TITLE

Review of genetic diversification of bats in the Caribbean and biogeographic relationships to Neotropical species based on DNA barcodes

AUTHOR(S)
Lim, Burton K.; Clare, Elizabeth
PUB. DATE
January 2017
SOURCE
Genome;2017, Vol. 60 Issue 1, p65
SOURCE TYPE
Academic Journal
DOC. TYPE
Article
ABSTRACT
DNA barcoding is helping in discovering high levels of cryptic species and an underestimation of biodiversity in many groups of organisms. Although mammals are arguably the most studied and one of the least speciose taxonomic classes, the rate of species discovery is increasing and biased for small mammals on islands. An earlier study found bats in the Caribbean as a taxonomic and geographic deficiency in the International Barcode of Life initiative to establish a genetic reference database to enable specimen identification to species. Recent surveys in Dominican Republic, Jamaica, and Martinique have documented and barcoded half of the 58 bat species known from the Caribbean.

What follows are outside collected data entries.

File: src/rtl/lcd_pkg.sv
// Shared types, pin indices and command constants for the HD44780-class LCD engine.
// Used by lcd_fifo and lcd_ctrl; the init ROM only matters when LCD_INIT_EN is defined.
package lcd_pkg;

    typedef enum logic [2:0] {
        PWRUP,
        INIT,
        IDLE,
        SETUP,
        PULSE,
        HOLD,
        WAIT
    } lcd_state_e;

    typedef struct packed {
        logic       rs;
        logic [7:0] data;
    } lcd_entry_t;

    localparam int LCD_E  = 10;
    localparam int LCD_RS = 9;
    localparam int LCD_RW = 8;

    localparam int CNT_W = 20;

    // Commands that need the long execution wait on the panel.
    localparam logic [7:0] OP_CLEAR    = 8'h01;
    localparam logic [7:0] OP_HOME     = 8'h02;
    localparam logic [7:0] OP_HOME_ALT = 8'h03;

    localparam logic [7:0] INIT_FUNC_SET = 8'h38;
    localparam logic [7:0] INIT_DISP_ON  = 8'h0C;
    localparam logic [7:0] INIT_ENTRY    = 8'h06;

    function automatic logic [CNT_W-1:0] phase_load(input int cycles);
        return CNT_W'(cycles - 1);
    endfunction

    function automatic logic is_slow_cmd(input lcd_entry_t e);
        return !e.rs && ((e.data == OP_CLEAR) || (e.data == OP_HOME) ||
                         (e.data == OP_HOME_ALT));
    endfunction

    function automatic logic [7:0] init_rom(input logic [1:0] idx);
        logic [7:0] op;
        case (idx)
            2'd0:    op = INIT_FUNC_SET;
            2'd1:    op = INIT_DISP_ON;
            2'd2:    op = INIT_ENTRY;
            default: op = OP_CLEAR;
        endcase
        return op;
    endfunction

    function automatic logic [10:0] lcd_pins(input lcd_entry_t e, input logic en);
        logic [10:0] p;
        p         = '0;
        p[LCD_E]  = en;
        p[LCD_RS] = e.rs;
        p[LCD_RW] = 1'b0;
        p[7:0]    = e.data;
        return p;
    endfunction

endpackage

File: src/rtl/lcd_fifo.sv
// Synchronous FIFO of {rs, data} entries between the CPU write port and the LCD engine.
// empty_o is registered, so a freshly written entry is seen by the reader one cycle later.
module lcd_fifo
    import lcd_pkg::*;
#(
    parameter int DEPTH = 8
) (
    input  logic                    clk_i,
    input  logic                    rst_i,
    input  logic                    push_i,
    input  lcd_entry_t              data_i,
    input  logic                    pop_i,
    output lcd_entry_t              data_o,
    output logic                    full_o,
    output logic                    empty_o,
    output logic [$clog2(DEPTH):0]  count_o
);

    localparam int AW = $clog2(DEPTH);
    localparam logic [AW:0] FULL_CNT = (AW+1)'(DEPTH);

    lcd_entry_t    mem_q [DEPTH];
    logic [AW-1:0] wr_ptr_q, wr_ptr_d;
    logic [AW-1:0] rd_ptr_q, rd_ptr_d;
    logic [AW:0]   count_q, count_d;
    logic          empty_q;
    logic          push_ok, pop_ok;

    assign full_o  = (count_q == FULL_CNT);
    assign empty_o = empty_q;
    assign count_o = count_q;
    assign data_o  = mem_q[rd_ptr_q];
    assign push_ok = push_i && !full_o;
    assign pop_ok  = pop_i && (count_q != '0);

    always_comb begin
        wr_ptr_d = wr_ptr_q;
        rd_ptr_d = rd_ptr_q;
        count_d  = count_q;
        if (push_ok) wr_ptr_d = wr_ptr_q + 1'b1;
        if (pop_ok)  rd_ptr_d = rd_ptr_q + 1'b1;
        case ({push_ok, pop_ok})
            2'b10:   count_d = count_q + 1'b1;
            2'b01:   count_d = count_q - 1'b1;
            default: count_d = count_q;
        endcase
    end

    always_ff @(posedge clk_i or posedge rst_i) begin
        if (rst_i) begin
            wr_ptr_q <= '0;
            rd_ptr_q <= '0;
            count_q  <= '0;
            empty_q  <= 1'b1;
        end else begin
            wr_ptr_q <= wr_ptr_d;
            rd_ptr_q <= rd_ptr_d;
            count_q  <= count_d;
            empty_q  <= (count_q == '0);
        end
    end

    always_ff @(posedge clk_i) begin
        if (push_ok) mem_q[wr_ptr_q] <= data_i;
    end

endmodule

File: src/rtl/lcd_ctrl.sv
// Character-LCD interface engine: queues CPU byte writes and replays them with HD44780 timing.
// Define LCD_INIT_EN to add the power-up wait and the built-in init command sequence.
module lcd_ctrl
    import lcd_pkg::*;
#(
    parameter int FIFO_DEPTH = 8,
    parameter int T_SETUP    = 4,
    parameter int T_EPW      = 16,
    parameter int T_HOLD     = 2,
    parameter int T_CMD      = 2500,
    parameter int T_CLR      = 103000
`ifdef LCD_INIT_EN
    ,
    parameter int T_PWRUP    = 938000
`endif
) (
    input  logic        clk,
    input  logic        reset,
    input  logic        wr_en,
    input  logic        wr_rs,
    input  logic [7:0]  wr_data,
    output logic        full,
    output logic        ready,
    output logic        ovf,
    output logic [10:0] lcd
);

`ifdef LCD_INIT_EN
    localparam lcd_state_e RESET_STATE = PWRUP;
`else
    localparam lcd_state_e RESET_STATE = IDLE;
`endif

    lcd_state_e                  state_q;
    logic [CNT_W-1:0]            cnt_q;
    lcd_entry_t                  cur_q;
    logic [10:0]                 lcd_q;
    logic                        ovf_q;
    lcd_entry_t                  fifo_head;
    lcd_entry_t                  issue;
    logic                        fifo_full;
    logic                        fifo_empty;
    logic                        fifo_pop;
    logic [$clog2(FIFO_DEPTH):0] fifo_count;
`ifdef LCD_INIT_EN
    logic [1:0]                  rom_idx_q;
    logic                        init_done_q;
`endif

    lcd_fifo #(
        .DEPTH (FIFO_DEPTH)
    ) u_fifo (
        .clk_i   (clk),
        .rst_i   (reset),
        .push_i  (wr_en),
        .data_i  ({wr_rs, wr_data}),
        .pop_i   (fifo_pop),
        .data_o  (fifo_head),
        .full_o  (fifo_full),
        .empty_o (fifo_empty),
        .count_o (fifo_count)
    );

    assign fifo_pop = (state_q == IDLE) && !fifo_empty;
    assign full     = fifo_full;
    assign ovf      = ovf_q;
    assign lcd      = lcd_q;
`ifdef LCD_INIT_EN
    assign ready    = (state_q == IDLE) && (fifo_count == '0) && init_done_q;
`else
    assign ready    = (state_q == IDLE) && (fifo_count == '0);
`endif

    // The byte about to enter SETUP comes from the init ROM while initialising, else the FIFO.
    always_comb begin
        issue = fifo_head;
`ifdef LCD_INIT_EN
        if (state_q == INIT) issue = {1'b0, init_rom(rom_idx_q)};
`endif
    end

    always_ff @(posedge clk or posedge reset) begin
        if (reset) begin
            ovf_q <= 1'b0;
        end else if (wr_en && fifo_full) begin
            ovf_q <= 1'b1;
        end
    end

    // Pins are registered with the state so E changes exactly on phase boundaries.
    always_ff @(posedge clk or posedge reset) begin
        if (reset) begin
            state_q <= RESET_STATE;
            cnt_q   <= '0;
            cur_q   <= '0;
            lcd_q   <= '0;
`ifdef LCD_INIT_EN
            rom_idx_q   <= '0;
            init_done_q <= 1'b0;
`endif
        end else begin
            case (state_q)
`ifdef LCD_INIT_EN
                // Counts up from the reset value of 0 so the power-up wait is T_PWRUP cycles.
                PWRUP: begin
                    if (cnt_q == phase_load(T_PWRUP)) begin
                        cnt_q   <= '0;
                        state_q <= INIT;
                    end else begin
                        cnt_q <= cnt_q + 1'b1;
                    end
                end
                INIT: begin
                    cur_q     <= issue;
                    lcd_q     <= lcd_pins(issue, 1'b0);
                    cnt_q     <= phase_load(T_SETUP);
                    state_q   <= SETUP;
                    rom_idx_q <= rom_idx_q + 1'b1;
                    if (rom_idx_q == 2'd3) init_done_q <= 1'b1;
                end
`endif
                IDLE: begin
                    if (!fifo_empty) begin
                        cur_q   <= issue;
                        lcd_q   <= lcd_pins(issue, 1'b0);
                        cnt_q   <= phase_load(T_SETUP);
                        state_q <= SETUP;
                    end
                end
                SETUP: begin
                    if (cnt_q == '0) begin
                        lcd_q[LCD_E] <= 1'b1;
                        cnt_q        <= phase_load(T_EPW);
                        state_q      <= PULSE;
                    end else begin
                        cnt_q <= cnt_q - 1'b1;
                    end
                end
                PULSE: begin
                    if (cnt_q == '0) begin
                        lcd_q[LCD_E] <= 1'b0;
                        cnt_q        <= phase_load(T_HOLD);
                        state_q      <= HOLD;
                    end else begin
                        cnt_q <= cnt_q - 1'b1;
                    end
                end
                HOLD: begin
                    if (cnt_q == '0) begin
                        cnt_q   <= is_slow_cmd(cur_q) ? phase_load(T_CLR) : phase_load(T_CMD);
                        state_q <= WAIT;
                    end else begin
                        cnt_q <= cnt_q - 1'b1;
                    end
                end
                WAIT: begin
                    if (cnt_q == '0) begin
`ifdef LCD_INIT_EN
                        state_q <= init_done_q ? IDLE : INIT;
`else
                        state_q <= IDLE;
`endif
                    end else begin
                        cnt_q <= cnt_q - 1'b1;
                    end
                end
                default: state_q <= IDLE;
            endcase
        end
    end

endmodule

File: config.mk
export PLATFORM = sky130hd
export DESIGN_NAME = lcd_ctrl
export DESIGN_NICKNAME = d
export VERILOG_FILES = /design/src/rtl/lcd_pkg.sv /design/src/rtl/lcd_fifo.sv /design/src/rtl/lcd_ctrl.sv
export SDC_FILE = /design/constraint.sdc
export NUM_CORES = 1
export LEC_CHECK = 0
export ABC_AREA = 1
export CORE_MARGIN = 2
export CORE_UTILIZATION = 39
export DETAILED_ROUTE_END_ITERATION = 16
export REMOVE_ABC_BUFFERS = 1
export SETUP_SLACK_MARGIN = 0.5
export SYNTH_ARGS = -nofsm -noshare
export SYNTH_HDL_FRONTEND = slang
export SYNTH_SLANG_ARGS = --single-unit
export TNS_END_PERCENT = 50
File: constraint.sdc
create_clock -name clk -period 5.1 [get_ports clk]
set_input_delay 0.51 -clock clk [delete_from_list [all_inputs] [get_ports clk]]
set_output_delay 0.51 -clock clk [all_outputs]
set_load 0.005 [all_outputs]
Word-level counts from Yosys, hierarchy flattened --
Memory sizes are Yosys's and may differ from the RTL's. Index checks and enable logic that the tools add are counted.
Storage, ports and cells: register bits 54, RAM bits 72, bits of input ports 12, word-level logic and storage cells 76, memories kept 1
Memory list:
- u_fifo.mem_q | words 8, width 9, rd ports 1, clocked after memory_dff 0, write ports 1, line lcd_fifo.sv:22 | lcd_entry_t mem_q [DEPTH];
Operators by class: add/subtract/negate cells 5, equality and inequality tests 17, mux-type cells 20, bitwise operators 1, reduce and logical (&&, ||, !) cells 21
Operator list (number):
- 20-bit two-way mux | 5
- 20-bit one-hot mux with 5 select lines | 1
- 20-bit logical NOT | 1
- 20-bit by 1-bit subtractor with 20-bit output (second input constant) | 1
- 17-bit two-way mux | 1
- 8-bit by 2-bit == test with 1-bit output (second input constant) | 2
- 3-bit two-way mux | 5
- 3-bit one-hot mux with 5 select lines | 1
- 2-bit inequality test (second input constant) | 6
- 11-bit two-way mux | 1
- 3-bit == test (second input constant) | 3
- 8-bit by 1-bit == test with 1-bit output (second input constant) | 1
- 4-bit one-hot mux with 2 select lines | 1
- 3-bit by 1-bit adder with 3-bit output (second input constant) | 2
- 3-bit by 2-bit == test with 1-bit output (second input constant) | 2
- 1-bit logical AND | 6
- 5-bit AND reduction | 1
- 5-bit nonzero test | 1
- 4-bit by 1-bit adder with 4-bit output (second input constant) | 1
- 4-bit == test (second input constant) | 1
- 4-bit logical NOT | 1
- 1-bit two-way mux | 4
- 4-bit AND reduction | 1
- 4-bit nonzero test | 1
- 11 further kinds | 14

Longest topological paths before layout --
depth in word-level cells 7, gate-level depth with buffers 15

Hierarchy --
Synthesis repeated with hierarchy kept, for this count alone.
Second synthesis, totals: cell total of the unflattened synthesis 693, area, all modules 5915.7 um^2
Modules (own cells, without submodules):
- lcd_fifo | instances 1, cells an instance 393, area an instance 3791.1 um^2
- lcd_ctrl | instances 1, cells an instance 300, area an instance 2124.5 um^2

Least setup slack after synthesis --
Ideal clock, no wire load.
path kind reg-to-reg, start point register state_q[1], end point register u_fifo.count_q[3] (netlist: u_fifo.count_o[3]), setup time 0.079 ns, data arrival time 2.084 ns, required time 5.021 ns, path slack 2.937 ns, stages on the path, launching flop included 15, path buffers 0, period minus slack after synthesis 2.163 ns, path through dfstp_2 nand2_1 nor2_1 inv_2 nor2_1 nand2_1 inv_2 ha_1 ha_1 nand2_1 nand2_1 a21oi_1 o21bai_1 a21oi_1 xor2_1
Between the ends: cells in the longest elaborated chain, start to end 5
Ends and longest elaborated chain:
- start, declared | line lcd_ctrl.sv:34 | lcd_state_e state_q;
- start signal, assigned | line lcd_ctrl.sv:93 | state_q <= RESET_STATE;
- start signal, assigned | line lcd_ctrl.sv:127 | state_q <= SETUP;
- start signal, assigned | line lcd_ctrl.sv:134 | state_q <= PULSE;
- 3-bit by 2-bit == test with 1-bit output * | line lcd_ctrl.sv:64 | assign fifo_pop = (state_q == IDLE) && !fifo_empty;
- 1-bit logical AND * | line lcd_ctrl.sv:64
- 1-bit logical AND * | line lcd_fifo.sv:34 | assign pop_ok = pop_i && (count_q != '0);
- net u_fifo.pop_ok | line lcd_fifo.sv:27 | logic push_ok, pop_ok;
- 2-bit by 1-bit == test with 1-bit output or 2-bit == test (tied branches) | line lcd_fifo.sv:42 | case ({push_ok, pop_ok})
- 4-bit one-hot mux with 2 select lines or 2-bit nonzero test (tied branches)
- end signal, assigned | line lcd_fifo.sv:58 | count_q <= count_d;
- end, declared | line lcd_fifo.sv:25 | logic [AW:0] count_q, count_d;
Mark *: on every way through the listed nets, which the timed path passes. The rest lies on a longest branch. A chain may end at the register's enable or synchronous reset.

Final worst setup path --
Ends and elaborated chain as after synthesis.

==> impl_metrics.ini <==
[cells_and_area]
nets = 601
final_layout_size_suffix_gt1_share_pct = 11.4
final_cell_mix = nand2_1, nor2_1, edfxtp_1
area_delta_synth_final_pct = 18.0
final_common_cell = nand2_1
num_antenna_cells = 0

[sta]
final_max_slew_viol_count = 0
fin_crit_ns = 3.05
hold_viol_final = 0
period_share_pct = 59.7
relSlewSlack_pct = 25.4
finClkSkew_ns = 0.00720
tns_ns = 0
fmax_ghz = 0.328
setup_violations = 0
rsz0062_at_grt = false
tightest_slew_ns = 1.11

[setup_path]
cpMostUsedCell = nand2_1
path_max_fanout = 11
end_kind = flip-flop
cp_slowest_cell = nor2_1
max_stage_delay_ns = 0.63
crit_family = simple AND/OR/NAND/NOR gates
cp.arrival_ns = 3.39
crit_buf_inv = 2
crit_chain = nand2_1 > nor2_1 > inv_2 > nor2_1 > nand2_1 > inv_2 > ha_1 > ha_1 > nand2_1 > nand2_1 > a21oi_1 > o21bai_1 > a21oi_1 > xor2_1
critical_path_class = flip-flop to flip-flop
cp.required_ns = 5.44
cp-start-kind = flip-flop

[synth]
synth_cell_types = 39
synth_warnings = 0
yosysSeqAreaShare_pct = 60.0
syn_inst = 552
syn_area_sq_um = 5480
ys_seq_elements = 117
avgSynthCellArea_sq_um = 9.93

[global_route]
track_usage_pct = 18.3
grt_max_degree = 46
grt_pass1_vias = 4077
grt_pass1_wl_um = 20400
grt_overflow = 0
antenna_found_initial = 0

[placed_design]
port-buffer-count = 24
dp_hpwl_um = 8080
gp_congestion = 0.883

[die]
floorplan.initialDensity_pct = 39.7
core_area_sq_um = 13800
rows = 43
dieHeight_um = 123
ios = 26
die_w_um = 123
die-area_sq_um = 15000

[cts]
cts_hold_buf = 0
clock_sinks = 117
numCtsBuffers = 17
post_cts_buffers = 0
cts_buffer_depth = 2
path_clk_slew_ns = 0.06
htree_levels = 4
cts_resized = 0
cts_tree = yes
clk_latency_ns = 0.42
cts_root_buf = clkbuf_16

[routing]
detail-route-antenna-nets = 0
finalWirelength_um = 12600
num_vias = 3979
avgViaCountPerCell = 5.14
wl_per_cell_um = 16.3
firstDrtPassIters = 5
drt_drc_violations_left = 0
drt_iter0_drc = 330

[run_status]
run_status = completed

[pwr]
power_density_nw_per_um2 = 650
peakVddDrop_mv = 0.313
power_leakage_uw = 0.00270
power_uw = 4210

[flow_run]
cap_violations = 0

[worst_hold_path]
hp-class = flip-flop to flip-flop
==> routing by layer <==
| layer | wire length (um) | track usage (%) | part of all wire (%) | vias up |
|---|---|---|---|---|
| met1 | 5220 | 20.7 | 41 | 1921 |
| met3 | 535 | 5.02 | 4.2 | 25 |
| met4 | 303 | 7.26 | 2.4 | 0 |
| li1 | - | - | - | 1938 |
| met5 | 0 | 0 | 0 | - |
| met2 | 6560 | 32.5 | 52 | 95 |
==> cells in the mapped netlist (all sizes together) <==
cell type	number	area, sq um
nand4	5	52.6
o22ai	7	43.8
dfrtp	43	1080
nor3	1	10.0
a21o	1	7.51
ha	7	87.6
a31oi	1	6.26
conb	1	3.75
o21ai	57	285
nand3	34	180
a21oi	8	40.0
o221ai	15	131
edfxtp	72	2160
o21bai	1	7.51
o211ai	3	22.5
inv	44	165
dfstp	2	52.6
xnor2	3	26.3
fa	1	20.0
nor2	92	384
buf	8	48.8
nand3b	2	15.0
or2	2	12.5
clkinv	1	3.75
clkbuf	8	30.0
xor2	17	149
nand2	116	460
==> sequential cells by signal, summed over array words and instances (netlist names) <==
signal	count
u_fifo.empty_o	1
cur_q	8
state_q	3
u_fifo.wr_ptr_q	3
u_fifo.mem_q	72
cnt_q	20
u_fifo.count_o	4
ovf	1
lcd	2
u_fifo.rd_ptr_q	3
==> power breakdown <==
| part | leakage (uW) | switching, uW | internal, uW |
|---|---|---|---|
| Sequential | 0.00122 | 186 | 1250 |
| Clock | 0.000280 | 448 | 715 |
| Combinational | 0.00119 | 1070 | 545 |
| Total | 0.00270 | 1700 | 2510 |
==> per-stage QoR <==
step	setup slack (ns)	instances	cell area (sq um)	hold WS, ns	util [%]
floorplan	2.56	536	5410	0.451	-
global placement	2.12	742	5890	0.444	42.6
detailed placement	1.98	742	5890	0.447	42.6
CTS	1.99	774	6470	0.462	46.8
global route	1.72	774	6470	0.478	46.8
finish	2.05	774	6470	0.458	46.8
==> logic make-up after synthesis <==
logic type               after synthesis  share of synthesized area, %
flip-flops                           117                          60.0
AND/OR/NAND/NOR                      252                          20.3
other                                  1                        0.0684
XOR/XNOR                              20                          3.19
buffers and inverters                 61                          4.52
adder cells (fa/ha/maj)                8                          1.96
AO/OA/AOI/OAI                         93                          9.92
==> worst paths after layout <==
check,start,end,slack [ns],cells after the start
worst max-delay path,state_q[1],u_fifo.count_o[3],2.05,14
worst min-delay path,ovf,ovf,0.46,1
worst max register to register,state_q[1],u_fifo.count_o[3],2.05,14
worst min register to register,ovf,ovf,0.46,1
max in group asynchronous,reset,cnt_q[11],3.89,2
min in group asynchronous,reset,cnt_q[1],0.62,2
==> final cells by class <==
| cell class | instances | area [sq um] |
|---|---|---|
| Clock buffer | 20 | 467 |
| Clock inverter | 12 | 119 |
| Fill cell | 1254 | 7360 |
| Inverter | 45 | 169 |
| Multi-Input combinational cell | 374 | 1950 |
| Sequential cell | 117 | 3290 |
| Tap cell | 180 | 225 |
| Timing Repair Buffer | 26 | 255 |
No activity file was read; power rests on OpenSTA's default activity.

I analyze all available barcode data of Caribbean bats to investigate biogeography and cryptic species in the Neotropical region. Analysis of the mitochondrial DNA gene cytochrome c oxidase subunit 1 results in a phylogenetic tree with all but one species as well-supported and reciprocally monophyletic. With a broader sampling across the Neotropics, there are also divergent lineages that exhibit biogeographic structuring: ( i) a phylogenetic split between northern and southern Dominican Republic in three species, ( ii) two taxa with cryptic species associated with higher degree of island endemism, ( iii) populations of two widely distributed species with deep divergence between the Caribbean and North and Central America, and ( iv) one species in the Caribbean with affinities to taxa in South America.